• _Task requirements_
Hand back all of the records exactly as they read.

-- Opening Marker --

===== src/rtl/seq_detector_param.sv =====
// Serial pattern detector with a runtime-loadable pattern and length, optional
// overlapping matches, and a saturating match counter.
module seq_detector_param #(
    parameter int              PAT_W   = 8,
    parameter int              CNT_W   = 8,
    parameter logic [PAT_W-1:0] DEF_PAT = PAT_W'(8'b0010_1001),
    parameter int              DEF_LEN = 6
) (
    input  logic                     clk,
    input  logic                     rst_n,
    input  logic                     stream_valid,
    input  logic                     stream_bit,
    input  logic                     pat_load,
    input  logic [PAT_W-1:0]         pat_value,
    input  logic [$clog2(PAT_W):0]   pat_len,
    input  logic                     overlap_en,
    input  logic                     cnt_clr,
    output logic                     tone,
    output logic [CNT_W-1:0]         count,
    output logic                     cnt_sat,
    output logic                     cfg_err
);

    localparam int               LEN_W   = $clog2(PAT_W) + 1;
    localparam logic [LEN_W-1:0] MAX_LEN = LEN_W'(PAT_W);
    localparam logic [CNT_W-1:0] CNT_MAX = '1;

    logic [1:0]       r_sync;
    logic [PAT_W-1:0] r_hist;
    logic [PAT_W-1:0] r_pat;
    logic [LEN_W-1:0] r_len;
    logic [LEN_W-1:0] r_fill;
    logic             r_tone;
    logic             r_cfgErr;
    logic [CNT_W-1:0] r_count;
    logic             r_sat;

    logic             w_run;
    logic             w_accept;
    logic             w_lenOk;
    logic             w_match;
    logic [PAT_W-1:0] w_histNext;
    logic [LEN_W-1:0] w_fillNext;
    logic [PAT_W-1:0] w_mask;

    // Reset release is synchronised; no bit or load is taken until it is through.
    always_ff @(posedge clk or negedge rst_n) begin
        if (!rst_n) begin
            r_sync <= '0;
        end else begin
            r_sync <= {r_sync[0], 1'b1};
        end
    end

    assign w_run      = r_sync[1];
    assign w_accept   = w_run && stream_valid && !pat_load;
    assign w_lenOk    = (pat_len >= LEN_W'(2)) && (pat_len <= MAX_LEN);
    assign w_histNext = {r_hist[PAT_W-2:0], stream_bit};
    assign w_fillNext = (r_fill == MAX_LEN) ? r_fill : r_fill + 1'b1;

    always_comb begin
        w_mask = '0;
        for (int i = 0; i < PAT_W; i++) begin
            w_mask[i] = (i < int'(r_len));
        end
    end

    assign w_match = w_accept && ((w_histNext & w_mask) == (r_pat & w_mask))
                     && (w_fillNext >= r_len);

    always_ff @(posedge clk or negedge rst_n) begin
        if (!rst_n) begin
            r_hist   <= '0;
            r_fill   <= '0;
            r_pat    <= DEF_PAT;
            r_len    <= LEN_W'(DEF_LEN);
            r_tone   <= 1'b0;
            r_cfgErr <= 1'b0;
        end else begin
            r_tone   <= w_match;
            r_cfgErr <= w_run && pat_load && !w_lenOk;
            if (w_run && pat_load && w_lenOk) begin
                r_pat  <= pat_value;
                r_len  <= pat_len;
                r_hist <= '0;
                r_fill <= '0;
            end else if (w_accept) begin
                r_hist <= w_histNext;
                r_fill <= (w_match && !overlap_en) ? '0 : w_fillNext;
            end
        end
    end

    // A clear coinciding with a match leaves that match counted.
    always_ff @(posedge clk or negedge rst_n) begin
        if (!rst_n) begin
            r_count <= '0;
            r_sat   <= 1'b0;
        end else if (cnt_clr) begin
            r_count <= w_match ? CNT_W'(1) : '0;
            r_sat   <= 1'b0;
        end else if (w_match) begin
            if (r_count == CNT_MAX) begin
                r_sat <= 1'b1;
            end else begin
                r_count <= r_count + 1'b1;
                if (r_count == CNT_MAX - 1'b1) begin
                    r_sat <= 1'b1;
                end
            end
        end
    end

    assign tone    = r_tone;
    assign count   = r_count;
    assign cnt_sat = r_sat;
    assign cfg_err = r_cfgErr;

endmodule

-- Closing Marker --

• _Reply to the task_
===== src/rtl/seq_detector_param.sv =====
// Serial pattern detector with a runtime-loadable pattern and length, optional
// overlapping matches, and a saturating match counter.
module seq_detector_param #(
    parameter int              PAT_W   = 8,
    parameter int              CNT_W   = 8,
    parameter logic [PAT_W-1:0] DEF_PAT = PAT_W'(8'b0010_1001),
    parameter int              DEF_LEN = 6
) (
    input  logic                     clk,
    input  logic                     rst_n,
    input  logic                     stream_valid,
    input  logic                     stream_bit,
    input  logic                     pat_load,
    input  logic [PAT_W-1:0]         pat_value,
    input  logic [$clog2(PAT_W):0]   pat_len,
    input  logic                     overlap_en,
    input  logic                     cnt_clr,
    output logic                     tone,
    output logic [CNT_W-1:0]         count,
    output logic                     cnt_sat,
    output logic                     cfg_err
);

    localparam int               LEN_W   = $clog2(PAT_W) + 1;
    localparam logic [LEN_W-1:0] MAX_LEN = LEN_W'(PAT_W);
    localparam logic [CNT_W-1:0] CNT_MAX = '1;

    logic [1:0]       r_sync;
    logic [PAT_W-1:0] r_hist;
    logic [PAT_W-1:0] r_pat;
    logic [LEN_W-1:0] r_len;
    logic [LEN_W-1:0] r_fill;
    logic             r_tone;
    logic             r_cfgErr;
    logic [CNT_W-1:0] r_count;
    logic             r_sat;

    logic             w_run;
    logic             w_accept;
    logic             w_lenOk;
    logic             w_match;
    logic [PAT_W-1:0] w_histNext;
    logic [LEN_W-1:0] w_fillNext;
    logic [PAT_W-1:0] w_mask;

    // Reset release is synchronised; no bit or load is taken until it is through.
    always_ff @(posedge clk or negedge rst_n) begin
        if (!rst_n) begin
            r_sync <= '0;
        end else begin
            r_sync <= {r_sync[0], 1'b1};
        end
    end

    assign w_run      = r_sync[1];
    assign w_accept   = w_run && stream_valid && !pat_load;
    assign w_lenOk    = (pat_len >= LEN_W'(2)) && (pat_len <= MAX_LEN);
    assign w_histNext = {r_hist[PAT_W-2:0], stream_bit};
    assign w_fillNext = (r_fill == MAX_LEN) ? r_fill : r_fill + 1'b1;

    always_comb begin
        w_mask = '0;
        for (int i = 0; i < PAT_W; i++) begin
            w_mask[i] = (i < int'(r_len));
        end
    end

    assign w_match = w_accept && ((w_histNext & w_mask) == (r_pat & w_mask))
                     && (w_fillNext >= r_len);

    always_ff @(posedge clk or negedge rst_n) begin
        if (!rst_n) begin
            r_hist   <= '0;
            r_fill   <= '0;
            r_pat    <= DEF_PAT;
            r_len    <= LEN_W'(DEF_LEN);
            r_tone   <= 1'b0;
            r_cfgErr <= 1'b0;
        end else begin
            r_tone   <= w_match;
            r_cfgErr <= w_run && pat_load && !w_lenOk;
            if (w_run && pat_load && w_lenOk) begin
                r_pat  <= pat_value;
                r_len  <= pat_len;
                r_hist <= '0;
                r_fill <= '0;
            end else if (w_accept) begin
                r_hist <= w_histNext;
                r_fill <= (w_match && !overlap_en) ? '0 : w_fillNext;
            end
        end
    end

    // A clear coinciding with a match leaves that match counted.
    always_ff @(posedge clk or negedge rst_n) begin
        if (!rst_n) begin
            r_count <= '0;
            r_sat   <= 1'b0;
        end else if (cnt_clr) begin
            r_count <= w_match ? CNT_W'(1) : '0;
            r_sat   <= 1'b0;
        end else if (w_match) begin
            if (r_count == CNT_MAX) begin
                r_sat <= 1'b1;
            end else begin
                r_count <= r_count + 1'b1;
                if (r_count == CNT_MAX - 1'b1) begin
                    r_sat <= 1'b1;
                end
            end
        end
    end

    assign tone    = r_tone;
    assign count   = r_count;
    assign cnt_sat = r_sat;
    assign cfg_err = r_cfgErr;

endmodule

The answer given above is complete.